智能辅导系统擅长生成解释,但很少对学习者出错的位置和原因提供原则性诊断。我们为Ivy(一种神经符号AI教练)引入了失误感知教练能力,该能力基于双模型架构,在佐治亚理工学院在线研究生AI课程中,用新的教学模型(PM)增强了任务-方法-知识(TMK)模型。PM通过为每个测验问题和错误回答编码学习者的潜在信念(对错误想法或缺失知识的简要陈述)、TMK位置(误解的来源)、误解类型以及从教师问答键中衍生的针对性支架,使教师的诊断知识显式化且机器可读。利用课程中的测验问题,我们演示了一个概念验证流程,该流程检测和分类学习者错误,并生成基于诊断的支架,使Ivy超越知识检索,走向诊断性失误感知,从而提供更精确、可操作的反馈,支持概念转变,并推动AI在教育与学习科学中的自适应学习系统发展。

英文摘要

Intelligent tutoring systems excel at generating explanations but rarely provide principled diagnosis of where and why a learner is wrong. We introduce a misstep-aware coaching capability for Ivy, a neurosymbolic AI coach, built on a two-model architecture that augments a Task-Method-Knowledge (TMK) model with a new Pedagogical Model (PM) in the context of an online graduate AI course at Georgia Tech. The PM makes instructor diagnostic knowledge explicit and machine-readable by encoding, for each quiz question and incorrect response, the learner's underlying belief(a brief statement of the incorrect idea or missing knowledge), a TMK locus(the source of the misunderstanding), a misconception type and targeted scaffolding derived from the instructor's Q\&A key.

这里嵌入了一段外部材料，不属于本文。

File: config.mk
export PLATFORM = sky130hd
export DESIGN_NAME = decode_field_top
export DESIGN_NICKNAME = d
export VERILOG_FILES = /design/src/decode_pkg.sv /design/src/insn_if.sv /design/src/decode_if.sv /design/src/insn_buffer.sv /design/src/opcode_classifier.sv /design/src/decode_sequencer.sv /design/src/field_extractor.sv /design/src/decode_field_top.sv
export SDC_FILE = /design/constraint.sdc
export NUM_CORES = 1
export LEC_CHECK = 0
export BUFFER_PORTS_ARGS = -buffer_cell sky130_fd_sc_hd__buf_2
export CORE_MARGIN = 5
export CORE_UTILIZATION = 45
export CTS_CLUSTER_DIAMETER = 30
export DETAILED_ROUTE_END_ITERATION = 8
export PLACE_DENSITY_LB_ADDON = 0.2
export SLEW_MARGIN = 20
export SYNTH_ARGS = -nofsm -noshare
export SYNTH_HDL_FRONTEND = slang
export SYNTH_HIERARCHICAL = 1
export SYNTH_SLANG_ARGS = --single-unit
File: constraint.sdc
create_clock -name clk -period 7.3 [get_ports clk]
set_input_delay 0.365 -clock clk [delete_from_list [all_inputs] [get_ports clk]]
set_output_delay 0.365 -clock clk [all_outputs]
set_load 0.01 [all_outputs]
File: src/decode_pkg.sv
// Field decoder shared definitions
`default_nettype none

package decode_pkg;

    localparam int INSN_BYTE_W    = 8;
    localparam int MAX_INSN_BYTES = 3;  // opcode and modrm bytes only.

    typedef logic [INSN_BYTE_W-1:0] insn_byte_t;
    typedef logic [1:0]             byte_idx_t;
    typedef logic [2:0]             gpr_t;
    typedef logic [2:0]             sreg3_t;
    typedef logic [1:0]             sreg2_t;
    typedef logic [1:0]             mod_t;
    typedef logic [2:0]             rm_t;

    localparam insn_byte_t ESCAPE_OPCODE = 8'h0F;

    typedef enum logic [3:0] {
        OP_MOV,
        OP_MOV_SREG,
        OP_MOV_IMM,
        OP_PUSH,
        OP_POP,
        OP_INC,
        OP_DEC,
        OP_PUSH_SREG,
        OP_POP_SREG,
        OP_ALU,
        OP_ALU_IMM,
        OP_MOVX,
        OP_ILLEGAL
    } op_class_e;

    typedef enum logic [1:0] {W_NONE, W_B0_BIT0, W_B0_BIT3, W_B1_BIT0} w_loc_e;
    typedef enum logic [1:0] {REG_NONE, REG_B0_LOW, REG_B1_MID, REG_B2_MID} reg_loc_e;
    typedef enum logic [1:0] {SREG_NONE, SREG2_B0, SREG3_B1} sreg_loc_e;
    typedef enum logic [1:0] {MODRM_NONE, MODRM_B1, MODRM_B2} modrm_loc_e;

    // encoding matches the byte position.
    typedef enum logic [1:0] {
        ST_BYTE0 = 2'd0,
        ST_BYTE1 = 2'd1,
        ST_BYTE2 = 2'd2
    } seq_state_e;

endpackage

`default_nettype wire

File: src/insn_if.sv
// Collected instruction bytes
`timescale 1ns/1ps
`default_nettype none

interface insn_if import decode_pkg::*; ();

    insn_byte_t byte0;  // opcode or escape.
    insn_byte_t byte1;
    insn_byte_t byte2;

    modport buffer (output byte0, byte1, byte2);
    modport user   (input  byte0, byte1, byte2);

endinterface

`default_nettype wire

File: src/decode_if.sv
// Opcode classification bus
`timescale 1ns/1ps
`default_nettype none

interface decode_if import decode_pkg::*; ();

    op_class_e  op_class;
    byte_idx_t  insn_len;   // 1 to 3.
    w_loc_e     w_loc;
    reg_loc_e   reg_loc;
    sreg_loc_e  sreg_loc;
    modrm_loc_e modrm_loc;

    modport cls (output op_class, insn_len, w_loc, reg_loc, sreg_loc, modrm_loc);
    modport seq (input  insn_len);
    modport ext (input  op_class, w_loc, reg_loc, sreg_loc, modrm_loc);

endinterface

`default_nettype wire

File: src/insn_buffer.sv
// Instruction byte buffer
`timescale 1ns/1ps
`default_nettype none

module insn_buffer import decode_pkg::*; (
    input  logic       clk,
    input  logic       rst,
    input  logic       wr_en,
    input  byte_idx_t  wr_idx,
    input  insn_byte_t byte_data,
    insn_if.buffer     bytes
);

    insn_byte_t                stored [MAX_INSN_BYTES];
    insn_byte_t                view   [MAX_INSN_BYTES];
    logic [MAX_INSN_BYTES-1:0] hit;

    for (genvar i = 0; i < MAX_INSN_BYTES; i++) begin : g_slot
        assign hit[i]  = wr_en && (wr_idx == byte_idx_t'(i));
        assign view[i] = hit[i] ? byte_data : stored[i];  // bypass on write.
    end

    always_ff @(posedge clk) begin
        if (rst) begin
            for (int i = 0; i < MAX_INSN_BYTES; i++) stored[i] <= '0;
        end else begin
            for (int i = 0; i < MAX_INSN_BYTES; i++) begin
                if (hit[i]) stored[i] <= byte_data;
            end
        end
    end

    assign bytes.byte0 = view[0];
    assign bytes.byte1 = view[1];
    assign bytes.byte2 = view[2];

endmodule

`default_nettype wire

File: src/opcode_classifier.sv
// Opcode classifier
`timescale 1ns/1ps
`default_nettype none

module opcode_classifier import decode_pkg::*; (
    insn_if.user  bytes,
    decode_if.cls dec
);

    always_comb begin
        dec.op_class  = OP_ILLEGAL;
        dec.insn_len  = 2'd1;
        dec.w_loc     = W_NONE;
        dec.reg_loc   = REG_NONE;
        dec.sreg_loc  = SREG_NONE;
        dec.modrm_loc = MODRM_NONE;

        case (bytes.byte0) inside
            [8'h88:8'h8B]: begin
                dec.op_class  = OP_MOV;
                dec.insn_len  = 2'd2;
                dec.w_loc     = W_B0_BIT0;
                dec.reg_loc   = REG_B1_MID;
                dec.modrm_loc = MODRM_B1;
            end
            8'h8C, 8'h8E: begin
                dec.op_class  = OP_MOV_SREG;
                dec.insn_len  = 2'd2;
                dec.sreg_loc  = SREG3_B1;
                dec.modrm_loc = MODRM_B1;
            end
            [8'hB0:8'hBF]: begin
                dec.op_class = OP_MOV_IMM;
                dec.w_loc    = W_B0_BIT3;  // short form has w at bit 3.
                dec.reg_loc  = REG_B0_LOW;
            end
            [8'h50:8'h57]: begin
                dec.op_class = OP_PUSH;
                dec.reg_loc  = REG_B0_LOW;
            end
            [8'h58:8'h5F]: begin
                dec.op_class = OP_POP;
                dec.reg_loc  = REG_B0_LOW;
            end
            [8'h40:8'h47]: begin
                dec.op_class = OP_INC;
                dec.reg_loc  = REG_B0_LOW;
            end
            [8'h48:8'h4F]: begin
                dec.op_class = OP_DEC;
                dec.reg_loc  = REG_B0_LOW;
            end
            8'h06, 8'h0E, 8'h16, 8'h1E: begin
                dec.op_class = OP_PUSH_SREG;
                dec.sreg_loc = SREG2_B0;
            end
            8'h07, 8'h17, 8'h1F: begin
                dec.op_class = OP_POP_SREG;
                dec.sreg_loc = SREG2_B0;
            end
            [8'h00:8'h03], [8'h28:8'h2B], [8'h30:8'h33]: begin
                dec.op_class  = OP_ALU;
                dec.insn_len  = 2'd2;
                dec.w_loc     = W_B0_BIT0;
                dec.modrm_loc = MODRM_B1;
            end
            8'h80, 8'h81, 8'h83: begin
                dec.op_class  = OP_ALU_IMM;
                dec.insn_len  = 2'd2;
                dec.w_loc     = W_B0_BIT0;
                dec.modrm_loc = MODRM_B1;
            end
            ESCAPE_OPCODE: begin
                dec.insn_len = 2'd2;  // unknown second byte stays illegal.
                if (bytes.byte1 inside {8'hB6, 8'hB7, 8'hBE, 8'hBF}) begin
                    dec.op_class  = OP_MOVX;
                    dec.insn_len  = 2'd3;
                    dec.w_loc     = W_B1_BIT0;
                    dec.reg_loc   = REG_B2_MID;
                    dec.modrm_loc = MODRM_B2;
                end
            end
            default: ;
        endcase

        // only movzx/movsx runs to a third byte.
        a_len_valid: assert ((dec.insn_len != 2'd0)
                             && ((dec.insn_len == 2'd3) == (dec.op_class == OP_MOVX)));
    end

endmodule

`default_nettype wire

File: src/decode_sequencer.sv
// Byte position sequencer
`timescale 1ns/1ps
`default_nettype none

module decode_sequencer import decode_pkg::*; (
    input  logic      clk,
    input  logic      rst,
    input  logic      byte_valid,
    decode_if.seq     dec,
    output logic      wr_en,
    output byte_idx_t wr_idx,
    output logic      insn_done
);

    seq_state_e state;
    seq_state_e state_next;

    assign wr_en     = byte_valid;  // no back-pressure.
    assign wr_idx    = byte_idx_t'(state);
    assign insn_done = byte_valid && (byte_idx_t'(wr_idx + 2'd1) == dec.insn_len);

    always_comb begin
        state_next = state;
        if (insn_done) begin
            state_next = ST_BYTE0;
        end else if (byte_valid) begin
            case (state)
                ST_BYTE0: state_next = ST_BYTE1;
                ST_BYTE1: state_next = ST_BYTE2;
                default:  state_next = ST_BYTE0;
            endcase
        end
    end

    always_ff @(posedge clk) begin
        if (rst) begin
            state <= ST_BYTE0;
        end else begin
            state <= state_next;
        end
    end

    // the classifier must end every instruction by the third byte.
    a_byte2_ends: assert property (@(posedge clk) disable iff (rst)
        byte_valid && (state == ST_BYTE2) |-> insn_done);

endmodule

`default_nettype wire

File: src/field_extractor.sv
// Instruction field extractor
`timescale 1ns/1ps
`default_nettype none

module field_extractor import decode_pkg::*; (
    input  logic      clk,
    input  logic      rst,
    input  logic      insn_done,
    insn_if.user      bytes,
    decode_if.ext     dec,
    output logic      fields_valid,
    output op_class_e op_class,
    output logic      s,
    output logic      w,
    output gpr_t      gpr,
    output sreg3_t    sreg3,
    output sreg2_t    sreg2,
    output mod_t      mod,
    output rm_t       rm
);

    logic       s_d;
    logic       w_d;
    gpr_t       gpr_d;
    insn_byte_t modrm;

    assign s_d = (dec.op_class == OP_ALU_IMM) ? bytes.byte0[1] : 1'b0;

    always_comb begin
        case (dec.w_loc)
            W_B0_BIT0: w_d = bytes.byte0[0];
            W_B0_BIT3: w_d = bytes.byte0[3];
            W_B1_BIT0: w_d = bytes.byte1[0];
            default:   w_d = 1'b0;
        endcase

        case (dec.reg_loc)
            REG_B0_LOW: gpr_d = bytes.byte0[2:0];
            REG_B1_MID: gpr_d = bytes.byte1[5:3];
            REG_B2_MID: gpr_d = bytes.byte2[5:3];
            default:    gpr_d = '0;
        endcase

        case (dec.modrm_loc)
            MODRM_B1: modrm = bytes.byte1;
            MODRM_B2: modrm = bytes.byte2;
            default:  modrm = '0;  // mod and rm read zero.
        endcase
    end

    always_ff @(posedge clk) begin
        if (rst) begin
            fields_valid <= 1'b0;
            op_class     <= OP_MOV;
            s            <= 1'b0;
            w            <= 1'b0;
            gpr          <= '0;
            sreg3        <= '0;
            sreg2        <= '0;
            mod          <= '0;
            rm           <= '0;
        end else begin
            fields_valid <= insn_done;
            if (insn_done) begin
                op_class <= dec.op_class;
                s        <= s_d;
                w        <= w_d;
                gpr      <= gpr_d;
                sreg3    <= (dec.sreg_loc == SREG3_B1) ? bytes.byte1[5:3] : 3'd0;
                sreg2    <= (dec.sreg_loc == SREG2_B0) ? bytes.byte0[4:3] : 2'd0;
                mod      <= modrm[7:6];
                rm       <= modrm[2:0];
            end
        end
    end

    // back-to-back results leave no room for a modrm byte.
    a_back_to_back: assert property (@(posedge clk) disable iff (rst)
        insn_done && fields_valid |-> dec.modrm_loc == MODRM_NONE);

endmodule

`default_nettype wire

File: src/decode_field_top.sv
// Byte-serial field decoder
`timescale 1ns/1ps
`default_nettype none

module decode_field_top import decode_pkg::*; (
    input  logic       clk,
    input  logic       rst,
    input  logic       byte_valid,
    input  insn_byte_t byte_data,
    output logic       fields_valid,
    output op_class_e  op_class,
    output logic       s,
    output logic       w,
    output gpr_t       gpr,
    output sreg3_t     sreg3,
    output sreg2_t     sreg2,
    output mod_t       mod,
    output rm_t        rm
);

    logic      wr_en;
    byte_idx_t wr_idx;
    logic      insn_done;

    insn_if   insn_bus ();
    decode_if dec_bus ();

    insn_buffer u_buffer (
        .clk       (clk),
        .rst       (rst),
        .wr_en     (wr_en),
        .wr_idx    (wr_idx),
        .byte_data (byte_data),
        .bytes     (insn_bus.buffer)
    );

    opcode_classifier u_classifier (
        .bytes (insn_bus.user),
        .dec   (dec_bus.cls)
    );

    decode_sequencer u_sequencer (
        .clk        (clk),
        .rst        (rst),
        .byte_valid (byte_valid),
        .dec        (dec_bus.seq),
        .wr_en      (wr_en),
        .wr_idx     (wr_idx),
        .insn_done  (insn_done)
    );

    field_extractor u_extractor (
        .clk          (clk),
        .rst          (rst),
        .insn_done    (insn_done),
        .bytes        (insn_bus.user),
        .dec          (dec_bus.ext),
        .fields_valid (fields_valid),
        .op_class     (op_class),
        .s            (s),
        .w            (w),
        .gpr          (gpr),
        .sreg3        (sreg3),
        .sreg2        (sreg2),
        .mod          (mod),
        .rm           (rm)
    );

endmodule

`default_nettype wire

Using quiz questions from the course, we demonstrate a proof-of-concept pipeline that detects and classifies learner errors and generates diagnosis-grounded scaffolding, moving Ivy beyond knowledge retrieval toward diagnostic misstep awareness, and enabling more precise, actionable feedback that supports conceptual change and advances adaptive learning systems in AI in education and the learning sciences.